Verse 8
Neither let us commit fornication, as some of them committed, and fell in one day three and twenty thousand.
Notice the list of sins: (1) we should not lust after evil things; (2) neither be idolaters; (3) neither let us commit fornication. The whole sequence was the normal procedure in idol worship.
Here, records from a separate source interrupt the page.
$ cat config.mk
export PLATFORM = sky130hd
export DESIGN_NAME = divider_seq_n_flat
export DESIGN_NICKNAME = d
export VERILOG_FILES = /design/src/rtl/divider_seq_n_if.sv /design/src/rtl/divider_seq_n.sv /design/src/flat_wrapper.sv
export SDC_FILE = /design/constraint.sdc
export NUM_CORES = 1
export LEC_CHECK = 0
export CORE_ASPECT_RATIO = 0.8
export CORE_UTILIZATION = 50
export CTS_BUF_LIST = sky130_fd_sc_hd__clkbuf_4 sky130_fd_sc_hd__clkbuf_8
export CTS_CLUSTER_SIZE = 25
export DETAILED_ROUTE_END_ITERATION = 10
export DONT_BUFFER_PORTS = 1
export PLACE_DENSITY = 0.68
export SKIP_CTS_REPAIR_TIMING = 1
export SKIP_LAST_GASP = 1
export SYNTH_ARGS = -nofsm -noshare
export SYNTH_HDL_FRONTEND = slang
export SYNTH_SLANG_ARGS = --single-unit
$ cat constraint.sdc
create_clock -name clk -period 2.48 [get_ports clk]
set_input_delay 0.372 -clock clk [delete_from_list [all_inputs] [get_ports clk]]
set_output_delay 0.372 -clock clk [all_outputs]
set_load 0.01 [all_outputs]
$ cat src/rtl/divider_seq_n_if.sv
// Start/busy/done handshake bundle for the sequential divider.
// The master (control unit or bench) drives operands; the slave (divider) returns results.
interface divider_seq_n_if #(
  parameter int WIDTH = 32
);
  logic             in_start;
  logic             in_signed;
  logic [WIDTH-1:0] in_dividend;
  logic [WIDTH-1:0] in_divisor;
  logic             out_busy;
  logic             out_done;
  logic [WIDTH-1:0] out_quotient;
  logic [WIDTH-1:0] out_remainder;
  logic             out_div_by_zero;

  modport master (
    output in_start, in_signed, in_dividend, in_divisor,
    input  out_busy, out_done, out_quotient, out_remainder, out_div_by_zero
  );

  modport slave (
    input  in_start, in_signed, in_dividend, in_divisor,
    output out_busy, out_done, out_quotient, out_remainder, out_div_by_zero
  );
endinterface

$ cat src/rtl/divider_seq_n.sv
// Radix-2 restoring divider, WIDTH iterations, fixed data-independent latency.
// Signed operands are reduced to magnitudes up front; signs are reapplied in FIX.
module divider_seq_n #(
  parameter int WIDTH = 32
) (
  input  logic            clk,
  input  logic            in_reset_n,
  divider_seq_n_if.slave  bus
);

  localparam int CW = (WIDTH > 2) ? $clog2(WIDTH) : 1;

  typedef enum logic [1:0] {
    IDLE = 2'd0,
    RUN  = 2'd1,
    FIX  = 2'd2
  } state_t;

  state_t           state;
  state_t           state_next;
  logic [CW-1:0]    count;
  logic [WIDTH-1:0] acc_a;
  logic [WIDTH-1:0] acc_q;
  logic [WIDTH-1:0] div_m;
  logic [WIDTH-1:0] dividend_raw;
  logic             neg_q;
  logic             neg_r;
  logic             zero_div;

  logic [WIDTH-1:0] dividend_mag;
  logic [WIDTH-1:0] divisor_mag;
  logic [WIDTH:0]   rem_shift;
  logic [WIDTH+1:0] trial;
  logic             accept;

  // Operand magnitudes; MIN stays 1<<(WIDTH-1), which is its correct unsigned magnitude.
  assign dividend_mag = (bus.in_signed && bus.in_dividend[WIDTH-1]) ? (~bus.in_dividend + 1'b1)
                                                                    : bus.in_dividend;
  assign divisor_mag  = (bus.in_signed && bus.in_divisor[WIDTH-1])  ? (~bus.in_divisor + 1'b1)
                                                                    : bus.in_divisor;

  // One restoring step: partial remainder is shifted one bit wider so 2A+1 never overflows.
  assign rem_shift = {acc_a, acc_q[WIDTH-1]};
  assign trial     = {1'b0, rem_shift} - {2'b00, div_m};
  assign accept    = (state == IDLE) && bus.in_start;

  assign bus.out_busy = (state != IDLE);

  // State register.
  always_ff @(posedge clk or negedge in_reset_n) begin
    if (!in_reset_n) state <= IDLE;
    else             state <= state_next;
  end

  // Next-state: IDLE -> RUN on start, RUN for WIDTH edges, one FIX edge, back to IDLE.
  always_comb begin
    state_next = state;
    unique case (state)
      IDLE:    if (bus.in_start) state_next = RUN;
      RUN:     if (count == '0) state_next = FIX;
      FIX:     state_next = IDLE;
      default: state_next = IDLE;
    endcase
  end

  // Datapath: operand capture, iteration, and result registration with sign/zero fixup.
  always_ff @(posedge clk or negedge in_reset_n) begin
    if (!in_reset_n) begin
      count               <= '0;
      acc_a               <= '0;
      acc_q               <= '0;
      div_m               <= '0;
      dividend_raw        <= '0;
      neg_q               <= 1'b0;
      neg_r               <= 1'b0;
      zero_div            <= 1'b0;
      bus.out_done        <= 1'b0;
      bus.out_quotient    <= '0;
      bus.out_remainder   <= '0;
      bus.out_div_by_zero <= 1'b0;
    end else begin
      bus.out_done <= 1'b0;
      if (accept) begin
        count        <= CW'(WIDTH - 1);
        acc_a        <= '0;
        acc_q        <= dividend_mag;
        div_m        <= divisor_mag;
        dividend_raw <= bus.in_dividend;
        neg_q        <= bus.in_signed && (bus.in_dividend[WIDTH-1] ^ bus.in_divisor[WIDTH-1]);
        neg_r        <= bus.in_signed && bus.in_dividend[WIDTH-1];
        zero_div     <= (bus.in_divisor == '0);
      end else if (state == RUN) begin
        count <= count - 1'b1;
        if (trial[WIDTH+1]) begin
          acc_a <= rem_shift[WIDTH-1:0];
          acc_q <= {acc_q[WIDTH-2:0], 1'b0};
        end else begin
          acc_a <= trial[WIDTH-1:0];
          acc_q <= {acc_q[WIDTH-2:0], 1'b1};
        end
      end else if (state == FIX) begin
        bus.out_done        <= 1'b1;
        bus.out_div_by_zero <= zero_div;
        if (zero_div) begin
          bus.out_quotient  <= '1;
          bus.out_remainder <= dividend_raw;
        end else begin
          bus.out_quotient  <= neg_q ? (~acc_q + 1'b1) : acc_q;
          bus.out_remainder <= neg_r ? (~acc_a + 1'b1) : acc_a;
        end
      end
    end
  end

endmodule

$ cat src/flat_wrapper.sv
// flat-port wrapper written by rule: the top's interface ports become plain ports
module divider_seq_n_flat 
#(
  parameter int WIDTH = 32
)
  (clk, in_reset_n, bus_in_start, bus_in_signed, bus_in_dividend, bus_in_divisor, bus_out_busy, bus_out_done, bus_out_quotient, bus_out_remainder, bus_out_div_by_zero);
  divider_seq_n_if #(.WIDTH(WIDTH)) bus_i ();
  input  logic clk;
  input  logic in_reset_n;
  input wire logic [$bits(bus_i.in_start)-1:0] bus_in_start;
  input wire logic [$bits(bus_i.in_signed)-1:0] bus_in_signed;
  input wire logic [$bits(bus_i.in_dividend)-1:0] bus_in_dividend;
  input wire logic [$bits(bus_i.in_divisor)-1:0] bus_in_divisor;
  output wire logic [$bits(bus_i.out_busy)-1:0] bus_out_busy;
  output wire logic [$bits(bus_i.out_done)-1:0] bus_out_done;
  output wire logic [$bits(bus_i.out_quotient)-1:0] bus_out_quotient;
  output wire logic [$bits(bus_i.out_remainder)-1:0] bus_out_remainder;
  output wire logic [$bits(bus_i.out_div_by_zero)-1:0] bus_out_div_by_zero;
  assign bus_i.in_start = bus_in_start;
  assign bus_i.in_signed = bus_in_signed;
  assign bus_i.in_dividend = bus_in_dividend;
  assign bus_i.in_divisor = bus_in_divisor;
  assign bus_out_busy = bus_i.out_busy;
  assign bus_out_done = bus_i.out_done;
  assign bus_out_quotient = bus_i.out_quotient;
  assign bus_out_remainder = bus_i.out_remainder;
  assign bus_out_div_by_zero = bus_i.out_div_by_zero;
  divider_seq_n #(.WIDTH(WIDTH)) u_core (.clk(clk), .in_reset_n(in_reset_n), .bus(bus_i));
endmodule
**Word-level counts from Yosys, hierarchy flattened**

Index checks and enable logic that the tools add are counted.

- Register bits after elaboration: 204
- Output and inout port bits: 67
- Word-level logic and storage cells: 61

- $add $sub $neg: 6
- Eq/ne operators: 4
- Muxes and demuxes: 20
- Bitwise gates (word level): 7
- Reductions and logical operators: 11

Operators with widths:

| cell | count |
|---|---|
| $mux 32 | 11 |
| $add 32x1->32 const B | 4 |
| $not 32->32 | 4 |
| $sub 33x32->34 | 1 |
| $logic_not 32->1 | 1 |
| $mux 5 | 2 |
| $logic_not 5->1 | 1 |
| $sub 5x1->5 const B | 1 |
| $logic_and 1x1->1 | 4 |
| $mux 1 | 4 |
| $mux 2 | 2 |
| $pmux 2 s2 | 1 |
| $reduce_bool 2->1 | 2 |
| $reduce_and 3->1 | 1 |
| $eq 2x1->1 const B | 1 |
| $eq 2x2->1 const B | 1 |
| $logic_not 2->1 | 1 |
| $ne 2x1->1 const B | 1 |
| $ne 2x2->1 const B | 1 |
| $not 1->1 | 2 |
| $reduce_and 2->1 | 1 |
| $xor 1x1->1 | 1 |

**Longest topological paths before layout**

- Depth in word-level cells: 4
- Gate-level depth with buffers: 13
- Gate-level depth less buffers: 11

**Least setup slack after synthesis**

Ideal clock, no wire load.

- Path type: register to register
- Start: register u_core.div_m[0]
- End: register u_core.acc_a[22]
- Library setup time: 66 ps
- Arrival: 2687 ps
- Setup slack: -273 ps
- Stages on the path, launching flop included: 11
- Buffers on the path: 0
- Period minus slack after synthesis: 2753 ps
- Path through: dfrtp_1 ha_1 fa_1 nor2b_1 o2111ai_1 a21boi_0 o2111ai_1 a31oi_1 nor3_1 or4b_2 nand2_1

- Word-level cells in the longest chain between the ends: 4

RTL lines:

| item | RTL line | RTL |
|---|---|---|
| from (decl) | divider_seq_n.sv:24 | `logic [WIDTH-1:0] div_m;` |
| from (signal assigned) | divider_seq_n.sv:87 | `div_m <= divisor_mag;` |
| $sub 33x32->34 | divider_seq_n.sv:44 | `assign trial = {1'b0, rem_shift} - {2'b00, div_m};` |
| $mux 32 | divider_seq_n.sv:94 | `if (trial[WIDTH+1]) begin` |
| $mux 32 | divider_seq_n.sv:92 | `end else if (state == RUN) begin` |
| $mux 32 | divider_seq_n.sv:83 | `if (accept) begin` |
| to (signal assigned) | divider_seq_n.sv:95 | `acc_a <= rem_shift[WIDTH-1:0];` |
| to (signal assigned) | divider_seq_n.sv:98 | `acc_a <= trial[WIDTH-1:0];` |
| to (decl) | divider_seq_n.sv:22 | `logic [WIDTH-1:0] acc_a;` |

Every way passes these cells. The select of a mux whose other input is x is not followed.
A chain may end at the register's enable or synchronous reset.

**Worst setup path after layout**

- Start: register u_core.acc_a[0]
- End: register u_core.acc_a[8]

- Word-level cells in the longest chain between the ends: 4

RTL lines:

| item | RTL line |
|---|---|
| $sub 33x32->34 | divider_seq_n.sv:44 |
| $mux 32 | divider_seq_n.sv:94 |
| $mux 32 | divider_seq_n.sv:92 |
| $mux 32 | divider_seq_n.sv:83 |

Every way passes these cells. The select of a mux whose other input is x is not followed.

==> results.toml <==
[cells_and_area]
fillers = 2124
final_common_cell = "nand2_1"
finish.utilization = 0.646
final_cell_mix = "276 x nand2_1, 203 x dfrtp_1, 179 x buf_4, 111 x nor2_1, 101 x o21ai_0"
syn2layout_area_growth_pct = 25.0
drive_gt1_frac = 0.203
nNetsFinal = 1802
antennaDiodeCount = 0

[clock_network]
cts-root-buf = "clkbuf_8"
clock_latency_ns = 0.54
clockBufferDepth = 3
path_clk_slew_ns = 0.06
htreeDepth = 2
numCtsBuffers = 36
cts_tree = "built"
clock-sinks = 204

[power]
powerDensity_nw_per_um2 = 1400
ir_worst_vdd_mv = 0.776
sw_frac_of_total = 0.423
p_total_mw = 22.3
clkPwrFrac = 0.151
internal-power_mw = 12.9
switchingPower_mw = 9.42
combPwrFrac = 0.606
seq_power_share = 0.243
power.leakage_nw = 7.00

[run_status]
violations = "hold timing, setup timing"
status = "complete, but fails checks"

[die]
fp.dieH_um = 145
io_pins = 135
die_area_um2 = 26100
initial_core_util = 0.516
placementRows = 51
dieWidth_um = 180
core_area_um2 = 24600

[synth]
synth_area_leader_cell = "dfrtp_1"
synth_area_per_cell_um2 = 8.36
synth-xor-area-share = 0.0916
synth_edf_count = 0
yosys.area_share.simple = 0.202
async_flop_share = 1.00
synth_top_family_by_area = "compound AO/OA/AOI/OAI gates"
ys_ff_latch = 204
yosys-top-cells-area = "dfrtp_1 40%, nand2_1 8.3%, xor2_1 6.0%"
synth.top_cell.area_share = 0.401
synthAdderAreaFrac = 0.0389
yosysSeqAreaShare = 0.401
ys_warn_count = 0
synth_compound_area_frac = 0.203
ys_types = 75
syn_nets = 1628
synth-main-ff-cell = "dfrtp_1"
syn_inst = 1521
syn_area_um2 = 12700
synthMuxAreaShare = 0.0205

[critical_path]
crit_path_start_kind = "register"
crit_required_ns = 2.86
crit_arrival_ns = 3.17
cp_max_fo = 7
end_kind = "register"
critPathLaunch = "u_core.acc_a[0]"
crit_type = "reg2reg"
r2r_start = "u_core.acc_a[0]"

[timing]
finalHoldViolCount = 204
timing.max_slew.rel_slack = 0.288
period_needed_ns = 2.78
finClkSkew_ns = 0.0294
finalCritPeriodShare = 1.12
maxSlewViolCount = 0
max_freq_ghz = 0.360
final.setup.worst_slack_ns = -0.301
setup_viol = 51
whs_ns = -0.456
worst_pin_slew_ns = 1.07
finalSetupTns_ns = -10.05
rsz0062_at_grt = "true"

[global_route]
overflow = 0
grt.total_usage = 0.270
grt_pass1_vias = 11000
antenna_found_initial = 0
grt_pass1_wl_um = 56600
grt_max_degree = 205

[detailed_routing]
dr.pass1.iters = 5
postRouteAntennaNets = 0
num_vias = 11800
drc = 0
drt_wl_total_um = 36900
wire_per_inst_um = 18.1
avgViaCountPerCell = 5.79
drtIter0Drc = 955

[placed_design]
place_hpwl_um = 25400
dpl_worst_slack_ns = -0.447
gp_congestion = 0.923
io_buffers = 0

[worst_hold_path]
hold_class = "in2async"

[run]
drv_cap = 0
-- power groups by stage --
stage	registers, mW	clock network (mW)	logic (mW)
finish	5.41	3.37	13.5
global route	5.53	3.57	14.8
CTS	5.33	3.41	12.1
detailed placement	5.38	0	12.0
global placement	5.36	0	11.7
floorplan	5.41	0	7.71
-- final timing paths --
kind,end,slack [ns],cells after the start
max in group asynchronous,u_core.acc_a[29],2.46,0
max reg2reg,u_core.acc_a[8],-0.30,12
min in group clk,u_core.div_m[31],0,2
min reg2reg,u_core.dividend_raw[18],0.47,2
max,u_core.acc_a[8],-0.30,12
min,u_core.div_m[5],-0.46,0
-- cell usage after synthesis (4+ instances only) --
master    number
nor3_1        22
or4_4          4
nor2_1       113
a31oi_1       30
o31ai_1       30
a21oi_1      108
a21o_1        22
o41ai_1       14
dfrtp_1      204
xor2_1        87
nand2_1      282
and2_1         9
or3_1         15
ha_1          38
nand2b_1      12
o22ai_1        6
buf_1          5
o21ai_0      140
nor4_1         8
mux2i_1       26
o311ai_0       4
o211ai_1       5
nor2b_1        9
inv_1         57
and4_1         4
and3_1        16
or4_1         12
nand3_1       24
nand4_1        8
xnor2_1       46
o21a_1        11
a32oi_1        9
clkbuf_1      76
-- sequential cells by signal, summed over array words and instances, names as in the netlist, 2 cells and up --
register                  count
u_core.acc_a                 32
u_core.acc_q                 32
u_core.bus.out_quotient      32
u_core.bus.out_remainder     32
u_core.div_m                 32
u_core.dividend_raw          32
u_core.count                  5
u_core.state                  2
-- worst max-delay path, stage by stage (launching register included) --
cell,delay [ns]
dfrtp_1,0.38
ha_1,0.29
nor2b_4,0.12
o31a_1,0.31
o211a_1,0.28
o211ai_1,0.17
buf_4,0.17
a31oi_4,0.13
a21oi_4,0.22
buf_12,0.14
buf_12,0.13
mux2i_2,0.22
o22ai_1,0.08
-- kinds of logic (layout without fill, tap and decap cells) --
family                   Yosys count  count (layout)
AND/OR/NAND/NOR                  558             558
AO/OA/AOI/OAI                    419             420
flip-flops                       204             204
buffers and inverters            142             336
XOR/XNOR                         133             133
adder cells (fa/ha/maj)           39              39
multiplexers                      26              26
-- per-stage QoR --
step / hold slack, ns / cells / area (µm²)
global placement: 0.0899 / 1928 / 14200
global route: -0.481 / 2034 / 15900
floorplan: 0.0764 / 1521 / 12800
finish: -0.456 / 2034 / 15900
detailed placement: 0.0882 / 1928 / 14200
CTS: -0.473 / 1987 / 15000
-- area by class of cell --
cell class	count	area (µm²)	share of cell area
multi-input combinational	1176	7610	0.478
sequential	204	5110	0.321
timing repair buffer	220	1820	0.114
clock buffer	53	673	0.0423
tap	318	398	0.0250
inverter	57	214	0.0135
clock inverter	6	85.1	0.00535
-- routing by layer --
metal	track usage	wire length [µm]	up-vias
li1	-	-	5686
met1	0.381	16900	5712
met2	0.424	16800	335
met3	0.0566	2490	43
met4	0.0639	588	2
met5	0.0133	31	-
Note: power is estimated with default switching activity, not from simulation.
In one day three and twenty thousand ...; Numbers 25:9 gives the number who fell as 24,000; and many have been perplexed by this, even Lipscomb saying, "Why this discrepancy I am not able to explain."[16] The explanation is in the words "in one day," a phrase not in the Old Testament narrative. Paul's 23,000, therefore, did not include those slain by the judges before this "one day." It will be recalled that, before the plague broke out, God through Moses had commanded the judges of Israel to "hang all the heads of the people" who had condoned and encouraged the worship of Baal-Peor, the idol god of the Moabites, especially the Moabite women who had used the device of idol worship to seduce the Israelites to commit fornication. Putting the two figures together, in which there is no discrepancy whatever, it is clear that the judges hanged one thousand men in connection with this disaster which are not counted in Paul's 23,000 who perished in one day. Guthrie pointed out a Jewish tradition which confirms this explanation. He said, "Jewish tradition ascribed 1,000 deaths to the action of the judges described in Numbers 25:5."[17] Another pseudocon bites the dust!
[16] David Lipscomb, Commentary on First Corinthians (Nashville: Gospel Advocate Company, 1935), p. 149.
[17] Donald Guthrie, The New Bible Commentary (Grand Rapids, Michigan: Wm. B. Eerdmans Publishing Company, 1970), p. 1064.